I am using kafka-python and BeautifulSoup to Scrape website that I enter often, and send a message to kafka broker with python producer.
What I want to do is whenever new post is uploaded on website (actually it is some kind of community like reddit, usually korean hip-hop fans are using to share information etc), that post should be send to kafka broker.
However, my problem is within while loop, only the lateset post keeps sending to kafka broker repeatedly. This is not I want.
Also, second problem is when new post is loaded,
HTTP Error 502: Bad Gateway error occurs on
soup = BeautifulSoup(urllib.request.urlopen("http://hiphople.com/kboard").read(), "html.parser")
and message is not send anymore.
this is dataScraping.py
from bs4 import BeautifulSoup
import re
import urllib.request
pattern = re.compile('[0-9]+')
def parseContent():
soup = BeautifulSoup(urllib.request.urlopen("http://hiphople.com/kboard").read(), "html.parser")

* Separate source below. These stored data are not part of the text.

==> config.mk <==
export PLATFORM = sky130hd
export DESIGN_NAME = fifo_serial_tx
export DESIGN_NICKNAME = d
export VERILOG_FILES = /design/src/rtl/fifo_serial_tx.sv
export SDC_FILE = /design/constraint.sdc
export NUM_CORES = 1
export LEC_CHECK = 0
export ABC_AREA = 1
export CORE_UTILIZATION = 54
export DETAILED_ROUTE_END_ITERATION = 8
export PLACE_DENSITY = 0.8
export SLEW_MARGIN = 10
export SYNTH_ARGS = -nofsm -noshare
export SYNTH_HDL_FRONTEND = slang
export SYNTH_SLANG_ARGS = --single-unit
export TNS_END_PERCENT = 5
==> constraint.sdc <==
create_clock -name clk -period 1.9 [get_ports clk]
set_input_delay 0.19 -clock clk [delete_from_list [all_inputs] [get_ports clk]]
set_output_delay 0.19 -clock clk [all_outputs]
set_load 0.02 [all_outputs]
==> src/rtl/fifo_serial_tx.sv <==
// fifo_serial_tx: drains a 16-bit FIFO one word at a time onto a UART-style line (start, 16 data MSB first, [parity], stop).
// Latency: tx falls two edges after IDLE samples tx_en=1 & fifo_empty=0; frame = 18 (19 with parity) x CLKS_PER_BIT cycles.
// Backpressure: a new word is popped only from IDLE with tx_en=1 and FIFO non-empty; one pop in flight, frame always completes.
// Optional even parity bit between data and stop: define FIFO_SERIAL_TX_PARITY_EN.
module fifo_serial_tx #(
  parameter int unsigned CLKS_PER_BIT = 4
) (
  input  logic        clk,
  input  logic        rst,
  input  logic [15:0] fifo_data,
  input  logic        fifo_empty,
  output logic        fifo_rd_en,
  input  logic        tx_en,
  output logic        tx,
  output logic        busy,
  output logic [15:0] word_cnt
);

  // Last value of the bit-period counter before a bit boundary.
  localparam logic [7:0] LAST_CNT  = 8'(CLKS_PER_BIT - 1);
  // Index of the final data bit (bits go out MSB first).
  localparam logic [4:0] LAST_BIT  = 5'd15;

`ifdef FIFO_SERIAL_TX_PARITY_EN
  typedef enum logic [2:0] {
    S_IDLE, S_POP, S_LOAD, S_START, S_DATA, S_PARITY, S_STOP
  } state_t;
`else
  typedef enum logic [2:0] {
    S_IDLE, S_POP, S_LOAD, S_START, S_DATA, S_STOP
  } state_t;
`endif

  state_t      state_q, state_d;
  logic [7:0]  cnt_q, cnt_d;
  logic [4:0]  idx_q, idx_d;
  logic [15:0] shift_q, shift_d;
  logic [15:0] word_cnt_q, word_cnt_d;
  logic        tx_q, tx_d;
  logic        fifo_rd_en_q, fifo_rd_en_d;
  logic        busy_q, busy_d;
`ifdef FIFO_SERIAL_TX_PARITY_EN
  logic        parity_q, parity_d;
`endif

  logic        bit_end;

  // A bit period closes on the edge where the counter sits at its last value.
  assign bit_end = (cnt_q == LAST_CNT);

  // State register and all datapath/output flops; reset forces the line high at once.
  always_ff @(posedge clk or posedge rst) begin
    if (rst) begin
      state_q      <= S_IDLE;
      cnt_q        <= 8'd0;
      idx_q        <= 5'd0;
      shift_q      <= 16'd0;
      word_cnt_q   <= 16'd0;
      tx_q         <= 1'b1;
      fifo_rd_en_q <= 1'b0;
      busy_q       <= 1'b0;
`ifdef FIFO_SERIAL_TX_PARITY_EN
      parity_q     <= 1'b0;
`endif
    end else begin
      state_q      <= state_d;
      cnt_q        <= cnt_d;
      idx_q        <= idx_d;
      shift_q      <= shift_d;
      word_cnt_q   <= word_cnt_d;
      tx_q         <= tx_d;
      fifo_rd_en_q <= fifo_rd_en_d;
      busy_q       <= busy_d;
`ifdef FIFO_SERIAL_TX_PARITY_EN
      parity_q     <= parity_d;
`endif
    end
  end

  // Next-state logic: walk the frame one bit period at a time.
  always_comb begin
    state_d = state_q;
    case (state_q)
      S_IDLE:  if (tx_en && !fifo_empty) state_d = S_POP;
      S_POP:   state_d = S_LOAD;
      S_LOAD:  state_d = S_START;
      S_START: if (bit_end) state_d = S_DATA;
      S_DATA: begin
        if (bit_end && (idx_q == LAST_BIT)) begin
`ifdef FIFO_SERIAL_TX_PARITY_EN
          state_d = S_PARITY;
`else
          state_d = S_STOP;
`endif
        end
      end
`ifdef FIFO_SERIAL_TX_PARITY_EN
      S_PARITY: if (bit_end) state_d = S_STOP;
`endif
      S_STOP:  if (bit_end) state_d = S_IDLE;
      default: state_d = S_IDLE;
    endcase
  end

  // Datapath: bit-period counter, bit index, shift register and frame counter.
  always_comb begin
    cnt_d      = cnt_q;
    idx_d      = idx_q;
    shift_d    = shift_q;
    word_cnt_d = word_cnt_q;
`ifdef FIFO_SERIAL_TX_PARITY_EN
    parity_d   = parity_q;
`endif
    case (state_q)
      S_LOAD: begin
        // FIFO read data is valid now, one cycle after the pop strobe.
        shift_d  = fifo_data;
        cnt_d    = 8'd0;
        idx_d    = 5'd0;
`ifdef FIFO_SERIAL_TX_PARITY_EN
        parity_d = ^fifo_data;
`endif
      end
      S_DATA: begin
        if (bit_end) begin
          cnt_d   = 8'd0;
          idx_d   = idx_q + 5'd1;
          shift_d = {shift_q[14:0], 1'b0};
        end else begin
          cnt_d   = cnt_q + 8'd1;
        end
      end
      S_STOP: begin
        if (bit_end) begin
          cnt_d      = 8'd0;
          // Only a frame that reaches the end of its stop bit is counted.
          word_cnt_d = word_cnt_q + 16'd1;
        end else begin
          cnt_d      = cnt_q + 8'd1;
        end
      end
      S_START: cnt_d = bit_end ? 8'd0 : cnt_q + 8'd1;
`ifdef FIFO_SERIAL_TX_PARITY_EN
      S_PARITY: cnt_d = bit_end ? 8'd0 : cnt_q + 8'd1;
`endif
      default: ;
    endcase
  end

  // Output decode from the next state so every output leaves a flop in step with the state.
  always_comb begin
    tx_d         = 1'b1;
    fifo_rd_en_d = 1'b0;
    busy_d       = 1'b1;
    case (state_d)
      S_IDLE:   busy_d       = 1'b0;
      S_POP:    fifo_rd_en_d = 1'b1;
      S_START:  tx_d         = 1'b0;
      S_DATA:   tx_d         = shift_d[15];
`ifdef FIFO_SERIAL_TX_PARITY_EN
      S_PARITY: tx_d         = parity_q;
`endif
      default:  ;
    endcase
  end

  assign fifo_rd_en = fifo_rd_en_q;
  assign tx         = tx_q;
  assign busy       = busy_q;
  assign word_cnt   = word_cnt_q;

endmodule
; Word-level counts from Yosys, hierarchy flattened
; Cells that the tools add are included.
[classes]
n_addsub = 3
eq_ne = 11
n_mux = 14
reduce_logical = 10
[op_table]
columns = cell, count
row1 = 16-bit case mux with 2 select lines, 1
row2 = 3-bit case mux with 6 select lines, 1
row3 = "16-bit by 1-bit adder with 16-bit output, second input constant", 1
row4 = 16-bit two-way mux, 1
row5 = 8-bit case mux with 2 select lines, 1
row6 = 3-bit two-way mux, 4
row7 = 5-bit case mux with 2 select lines, 1
row8 = "3-bit by 2-bit equality test with 1-bit output, second input constant", 3
row9 = "3-bit equality test, second input constant", 3
row10 = "8-bit by 1-bit adder with 8-bit output, second input constant", 1
row11 = "8-bit by 2-bit equality test with 1-bit output, second input constant", 1
row12 = 8-bit two-way mux, 1
row13 = "3-bit by 1-bit equality test with 1-bit output, second input constant", 2
row14 = 3-bit zero test, 2
row15 = "5-bit by 1-bit adder with 5-bit output, second input constant", 1
row16 = "5-bit by 4-bit equality test with 1-bit output, second input constant", 1
row17 = 5-bit two-way mux, 1
row18 = 2-bit AND reduction, 2
row19 = 2-bit nonzero test, 2
row20 = 3-bit OR reduction, 1
row21 = 1-bit logical AND, 2
row22 = 1-bit two-way mux, 2
row23 = "2-bit != test, second input constant", 1
row24 = 1-bit case mux with 2 select lines, 1
row25 = 1-bit zero test, 1
[word_totals]
ff_bits = 51
in_bits = 20
output_inout_bits = 19
wordCells = 47

; Logic depth before layout (Yosys ltp)
; Gate-level depths: netlist of the first run.
[logic_depth]
ltp_word = 6
depth_mapped = 10
mapped_depth_nobuf = 10

; Worst setup path after synthesis of the first run
; Ideal clock, no wire load.
[synth_timing]
path_kind = flip-flop to flip-flop
startpoint = register idx_q[0]
endpoint = register busy_q (netlist: busy)
setup_time_ps = 124
arrival_ps = 1419
t_required_ps = 1776
path_slack_ps = 357
path_stages_with_launch = 10
path_buffers = 0
period_less_slack_ps = 1543
path_cell_list = dfrtp_1 > ha_1 > nand2_1 > nor2_1 > ha_1 > inv_1 > nor2_1 > a21oi_1 > nand3_1 > or2_1
[synth_via]
elab_chain_len = 6
[synth_rtl]
columns = item, line_no
row1 = "start, declared", 36  ; logic [4:0] idx_q, idx_d;
row2 = "start signal, assigned", 68  ; idx_q <= idx_d;
row3 = 5-bit by 4-bit equality test with 1-bit output, 89  ; if (bit_end && (idx_q == LAST_BIT)) begin
row4 = 1-bit logical AND, 89
row5 = 3-bit two-way mux, 89
row6 = 3-bit case mux with 6 select lines, 83  ; case (state_q)
row7 = 3-bit zero test, 155  ; case (state_d)
row8 = 1-bit two-way mux, 155
row9 = named net busy_d, 41  ; logic busy_q, busy_d;
row10 = "end signal, assigned", 73  ; busy_q <= busy_d;
row11 = "end, declared", 41
; The timed path passes the listed nets, and every way through them passes these cells.
; A chain may end at the register's enable or synchronous reset.

; Final worst setup path of the first run
; Ends and elaborated chain as after synthesis.

==> summary.md, run 1 <==
| Metric | Value |
|---|---|
| Outcome | `finished clean` |
| Ports | `39` |
| Gates resized, CTS repair | `0` |
| Area grow syn2layout | `21.86%` |
| Initial antenna violation count | `0` |
| Reg2Reg Depth | `9` |
| Top cells by area, synth | `dfrtp_1 (48%), nand2_1 (10%), nand3_1 (4.4%), xor2_1 (4.4%), inv_1 (4.0%)` |
| GR Util All Layers | `between 20% and 30%` |
| Clock root buffer | `clkbuf_8` |
| Top cell type's share of synthesized area | `between 40% and 50%` |
| First-pass GRT wire length | `around 8900 um` |
| Vias in the first global route | `just under 2,000` |
| Final hold violations | `0` |
| Post-Synthesis Cell Area | `~0.0026 mm^2` |
| #FFs+latches synth | `51` |
| RSZ-0062 raised after global routing | `false` |
| Post-synth EDFFs | `0` |
| Arrival time worst endpoint | `about 1.9 ns` |
| CTS tree | `built` |
| Core Box Area | `0.004504 mm^2` |
| Via count | `between 2,000 and 2,500` |
| Wire per inst | `13.32 um` |
| Share of cells above drive strength 1 | `between 10% and 20%` |
| Maximum clock frequency | `roughly 580 MHz` |
| Via density per instance | `5.372` |
| Drt total wl | `5301 um` |
| Sequential fraction of the synthesis area | `roughly half` |
| Setup violators final | `0` |
| Worst Setup SP | `idx_q[0]` |
| Iter 0 DRT Violations | `around 130` |
| CP Capture Type | `flop` |
| Post-CTS setup buffer count | `0` |
| Synth area leader | `dfrtp_1` |
| Max-cap violations | `0` |
| Final net count | `~370` |
| Static Leak | `1.498 nW` |
| Die footprint | `a little over 0.005 mm^2` |
| Die H | `around 72 um` |
| Max Transition Viols Final | `0` |
| Die extent in x | `between 70 and 80 um` |
| Worst R2R Setup Slack | `0.18 ns` |
| Overall Power | `between 1.5 and 2 mW` |
| Combinational Power Share | `between 4 and 5%` |
| Worst-path clk slew | `roughly 0.09 ns` |
| Crit path launch type | `flop` |
| Clk_lat worst skew | `roughly 0.31 ns` |
| Clock share of power | `a little over a third` |
| CTS buffer count | `5` |
| Required @ worst endpoint | `2.10 ns` |
| Relative slew slack | `just under 70%` |
| Post-synth ARST share | `100.0%` |
| DRT antenna net count | `0` |
| PortBufs | `38` |
| CP Max Fanout | `4` |
| Final min period | `1.717 ns` |
| Final Skew | `approximately 0.0078 ns` |
| Hold Buf Count CTS | `0` |
| Switching Fraction | `a little over a fifth` |
| Synth cell types | `36` |
| Critical path class | `flop to flop` |
| Aggregate global routing overflow | `0` |
| Largest net degree at the start of global routing | `23` |
| # rows | `24` |
| Main synth FF type | `dfrtp_1` |
| N_diodes | `0` |
| Gp weighted congestion | `0.8680` |
| Hold WC Path Type | `input pin to async pin` |
| Commonest non-fill, non-tap cell in the layout | `nand2_1` |
| PwrDens | `576.6 mW/mm^2` |
| Synth Area per Inst | `slightly below 9 um^2` |
| Peak supply drop | `a little under 0.5 mV` |
| Min Hold Slack | `around 0.21 ns` |
| Fin crit share | `about nine tenths` |
| Internal power | `roughly 1.4 mW` |
| R2r startpoint | `idx_q[0]` |
| Commonest non-fill, non-tap cells in the layout | `nand2_1 (73), dfrtp_1 (50), clkdlybuf4s50_1 (38), nor2_1 (28), inv_1 (27)` |
| Setup TNS | `0 ns` |
| Ys Warns | `0` |
| NetSw | `between 0.4 and 0.5 mW` |
| Initial Util | `roughly three fifths` |
| Mapped Cells | `~300` |
| Slew at the pin with the worst max-slew slack | `0.4837 ns` |
| Reg power frac | `59.7%` |
| Final HPWL DP | `3718 um` |
| Fillers | `360` |
| Clock Sinks | `between 50 and 60` |
| Drt pass-1 iters | `4` |
| # DRC | `0` |
| Mapped Nets | `321` |
| CTS H-tree depth | `2` |
| R2R Path End | `busy` |
| Clock Path Buffers | `2` |
## state kept, by name (all words and copies together), names as in the netlist
signal	cells
word_cnt	16
shift_q	16
cnt_q	8
fifo_rd_en	1
tx	1
idx_q	5
state_q	3
busy	1
## how the worst max path moves through the flow
stage | endpoint | depth (start not counted)
final | busy | 9
after global placement | idx_q[2] | 9
after global routing | busy | 9
after CTS | idx_q[2] | 9
after floorplan | busy | 9
after detailed placement | idx_q[2] | 9
## logic make-up after synthesis
logic type,Yosys count,synth area share (%)
and+or+nand+nor,145,26.16
DFF,51,48.83
buffers and inverters,40,6.743
AOI/OAI and AO/OA,38,9.996
xor gates and xnor gates,19,6.361
adders and majority gates,4,1.913
## routing by layer
layer	up-vias	GRT usage (%)	share of wire (%)
li1	1062	-	-
met1	985	30.30	45
met4	0	9.150	2.3
met2	78	35.85	47
met5	-	0	0
met3	13	4.360	5.3
## synth_stat cells (2+ instances only)
cell,number
a22oi_1,12
nand2_2,2
nor2_2,3
ha_1,4
o21ai_1,2
o21ai_0,6
nor2_4,3
nor2_1,28
nand4_1,3
buf_2,2
o22ai_1,6
inv_2,6
inv_1,28
nor2_8,2
a21oi_1,3
a22o_1,2
nand2_4,2
nor3_1,2
nand2_1,73
a32oi_1,2
nand3_2,2
dfrtp_1,50
buf_6,2
xnor2_1,6
nand3_1,23
xor2_1,13
## worst max-delay path: stages, from the launching register on
cell	delay, ns
dfrtp_1	0.44
ha_1	0.25
nand2_1	0.10
nor2_1	0.05
ha_1	0.17
inv_1	0.05
nor2_1	0.04
a21oi_1	0.19
nand3_1	0.11
or2_1	0.22
## through the flow
stage / util [%] / setup WS (ns) / instance area (um^2) / std cells
CTS: 70.64 / 0.09923 / 3182 / 397
finish: 70.78 / 0.1829 / 3188 / 398
global placement: 68.53 / 0.1983 / 3087 / 389
global route: 70.78 / 0.07968 / 3188 / 398
detailed placement: 68.53 / 0.1285 / 3087 / 389
floorplan: - / 0.3566 / 2616 / 297
## power groups by stage
stage | combinational [mW] | sequential [mW] | clock [mW]
2_1_floorplan | 0.0248 | 1.12 | 0
3_5_place_dp | 0.0839 | 1.12 | 0
5_1_grt | 0.0915 | 1.10 | 0.717
6_report | 0.0815 | 1.10 | 0.660
3_3_place_gp | 0.0827 | 1.12 | 0
4_1_cts | 0.0840 | 1.10 | 0.676
## final cells by class
class	count	area, um^2	area share [%]
clock buffer	7	86.33	2.708
inverter	35	136.4	4.278
timing repair buffer	45	445.4	13.97
clock inverter	1	8.758	0.2747
tap	52	65.06	2.041
multi-input combinational	207	1169	36.66
sequential	51	1277	40.07
Power figures use the tool's default switching activity.
==> run 2: changes to the inputs <==
- PLACE_DENSITY: 0.8 -> not set
- PLACE_DENSITY_LB_ADDON: not set -> 0.12
==> run 2 against run 1 <==
  * Via count is 2.0% lower
  * Utilization up 0.083 points
  * Hold slack worse by 0.041 ns
  * Sequential cell count is the same
  * Sequential share of layout area about the same
  * Worst setup slack lost 0.0077 ns
  * First-iteration DRC count decreased by 17%
  * Clock power rose by 21%
  * Critical endpoint is now word_cnt[15]
  * Highest routed layer unchanged
==> summary.md, run 2 (synthesized netlist as in run 1, its figures left out) <==
| Metric | Value |
|---|---|
| Outcome | `finished clean` |
| Largest net degree at the start of global routing | `35 (+52%)` |
| Clock Path Buffers | `2 (unchanged)` |
| PortBufs | `38 (unchanged)` |
| Die footprint | `0.005127 mm^2 (unchanged)` |
| Peak supply drop | `0.3371 mV (-30%)` |
| Worst-path clk slew | `0.10 ns (about the same)` |
| Max Transition Viols Final | `0 (unchanged)` |
| Arrival time worst endpoint | `1.94 ns (+0.03 ns)` |
| RSZ-0062 raised after global routing | `false` |
| R2r startpoint | `cnt_q[0]` |
| Gates resized, CTS repair | `0 (unchanged)` |
| Hold Buf Count CTS | `0 (unchanged)` |
| DR WL met3 | `218 um (-23%)` |
| Setup violators final | `0 (unchanged)` |
| Crit path cell chain | `ha_1 -> nand2_1 -> nor2_2 -> nand2_4 -> nor2_8 -> nand2_4 -> nor2_4 -> nand2_1 -> nand2_1 -> nand2_1` |
| CP peak stage delay | `0.40 ns (-0.04 ns)` |
| Gp weighted congestion | `0.8834 (+1.8%)` |
| Drt pass-1 iters | `4 (unchanged)` |
| Relative slew slack | `72.90% (+5.2 points)` |
| Reg2Reg Depth | `10 (+1)` |
| Area grow syn2layout | `22.00%` |
| Maximum clock frequency | `579.8 MHz (-0.45%)` |
| CTS H-tree depth | `2 (unchanged)` |
| Iter 0 DRT Violations | `109 (-17%)` |
| Most used cell, CP | `nand2_1` |
| Drt total wl | `5097 um (-3.8%)` |
| Initial antenna violation count | `0 (unchanged)` |
| R2R Path End | `word_cnt[15]` |
| Met1 WL | `2374 um (-1.2%)` |
| Share of cells above drive strength 1 | `11.37% (-0.48 points)` |
| Commonest non-fill, non-tap cell in the layout | `nand2_1` |
| Ports | `39 (unchanged)` |
| Final HPWL DP | `3741 um (+0.61%)` |
| Top layer in use | `met4` |
| Initial Util | `58.08% (unchanged)` |
| Final min period | `1.725 ns (+0.007685 ns)` |
| Final net count | `366 (-0.81%)` |
| Clock root buffer | `clkbuf_8` |
| Wire per inst | `12.90 um (-3.1%)` |
| N_diodes | `0 (unchanged)` |
| PwrDens | `618.7 mW/mm^2 (+7.3%)` |
| CP Max Fanout | `15 (+11)` |
| # DRC | `0 (unchanged)` |
| Setup TNS | `0 ns (unchanged)` |
| Core Box Area | `0.004504 mm^2 (unchanged)` |
| Die H | `71.61 um (unchanged)` |
| CP Capture Type | `flop` |
| Required @ worst endpoint | `2.11 ns (about the same)` |
| CTS tree | `built` |
| # rows | `24 (unchanged)` |
| Worst R2R Setup Slack | `0.18 ns (about the same)` |
| Critical path class | `flop to flop` |
| Clk_lat worst skew | `0.31 ns (about the same)` |
| Finished Cell Area | `0.003192 mm^2 (+0.12%)` |
| DRT antenna net count | `0 (unchanged)` |
| WP buf/inv | `0 (-1)` |
| Metal2 WL | `2438 um (-2.2%)` |
| CTS buffer count | `5 (unchanged)` |
| Overall Power | `1.975 mW (+7.4%)` |
| Via count | `2,095 (-2.0%)` |
| Final core occ | `70.86% (+0.083 points)` |
| Cell depth of the worst setup path | `10 (+1)` |
| Vias in the first global route | `2,017 (+1.9%)` |
| Final hold violations | `0 (unchanged)` |
| Final Skew | `0.01101 ns (+0.003174 ns)` |
| Kind of cell adding the most delay to the critical path | `simple AND/OR/NAND/NOR gates` |
| Hold WC Path Type | `input pin to async pin` |
| Die extent in x | `71.61 um (unchanged)` |
| Max-cap violations | `0 (unchanged)` |
| Via density per instance | `5.304 (-1.3%)` |
| Fillers | `357 (-0.83%)` |
| Crit path launch type | `flop` |
| Static Leak | `1.498 nW (about the same)` |
| Placed Area | `0.003064 mm^2 (-0.73%)` |
| GR Util All Layers | `21.71% (-0.75 points)` |
| Crit-path slowest cell | `dfrtp_1` |
| Post-CTS setup buffer count | `0 (unchanged)` |
| First-pass GRT wire length | `8845 um (-0.47%)` |
| Fin crit share | `90.78% (+0.40 points)` |
| Commonest non-fill, non-tap cells in the layout | `nand2_1 (73), dfrtp_1 (50), clkdlybuf4s50_1 (38), nor2_1 (28), inv_1 (27)` |
| Slew at the pin with the worst max-slew slack | `0.4060 ns (-0.07766 ns)` |
| Aggregate global routing overflow | `0 (unchanged)` |
| Clock Sinks | `51 (unchanged)` |
## run 2: routing by layer
layer  GRT usage [%]  up-vias
li1                -     1062
met4           5.447        0
met3           4.219        7
met5               0        -
met2           35.32       49
met1           30.19      977
## run 2: through the flow
step                      instances  setup slack (ns)  hold WS (ns)
after CTS                       394           0.08595        0.1795
after global routing            395           0.02136        0.2191
after floorplan                 297            0.3566        0.3015
after detailed placement        386           0.08120        0.4674
final                           395            0.1752        0.1720
after global placement          386            0.1356        0.4637
## run 2: worst max path at each step
stage | start | end
floorplan | idx_q[0] | busy
global placement | cnt_q[0] | idx_q[2]
detailed placement | cnt_q[0] | idx_q[2]
CTS | cnt_q[0] | idx_q[2]
global route | cnt_q[0] | word_cnt[15]
finish | cnt_q[0] | word_cnt[15]
## run 2: where the power goes
group / switching [mW] / internal (mW)
Sequential: 0.00429 / 1.09
Clock: 0.365 / 0.433
Combinational: 0.0341 / 0.0451
Total: 0.404 / 1.57
## run 2: cell type report
cell class	count	area (um^2)	area share, %
Tap cell	52	65.06	2.038
Clock inverter	2	38.79	1.215
Timing Repair Buffer	42	422.9	13.25
Inverter	35	136.4	4.273
Sequential cell	51	1277	40.02
Multi-Input combinational cell	207	1169	36.61
Clock buffer	6	82.58	2.587
## run 2: worst reg2reg max path: stages (launching register included)
cell	delay, ns
dfrtp_1	0.40
ha_1	0.27
nand2_1	0.09
nor2_2	0.14
nand2_4	0.14
nor2_8	0.24
nand2_4	0.11
nor2_4	0.11
nand2_1	0.06
nand2_1	0.05
nand2_1	0.04
==> run 3: changes to the inputs <==
- SLEW_MARGIN: 10 -> 20
==> results of run 3 <==
No change in the layout: final DEF, timing and power equal those of run 2.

for div in soup.find_all("tr", class_="notice"):
div.decompose()
key_num = pattern.findall(soup.find_all("td", class_="no")[0].text)
category = soup.find_all("td", class_="categoryTD")[0].find("span").text
author = soup.find_all("td", class_="author")[0].find("span").text
title = soup.find_all("td", class_="title")[0].find("a").text
link = "http://hiphople.com" + soup.find_all("td", class_="title")[0].find("a").attrs["href"]
soup2 = BeautifulSoup(urllib.request.urlopen(link).read(), "html.parser")
content = str(soup2.find_all("div", class_="article-content")[0].find_all("p"))
content = re.sub("<.+?>","", content,0).strip()
content = re.sub("\xa0","", content, 0).strip()
result = {"key_num": key_num, "catetory": category, "title": title, "author": author, "content": content}
return result
if __name__ == "__main__":
print("data scraping from website")
and this is PythonWebScraping.py
import json
from kafka import KafkaProducer
from dataScraping import parseContent
def json_serializer(data):
return json.dumps(data).encode("utf-8")
producer = KafkaProducer(acks=1, compression_type = "gzip", bootstrap_servers=["localhost:9092"],
value_serializer = json_serializer)
if __name__ == "__main__":
while (True):
result = parseContent()
producer.send("hiphople",result)
Please let me know how to fix my code so I can send newly created post to kafka broker as I expected.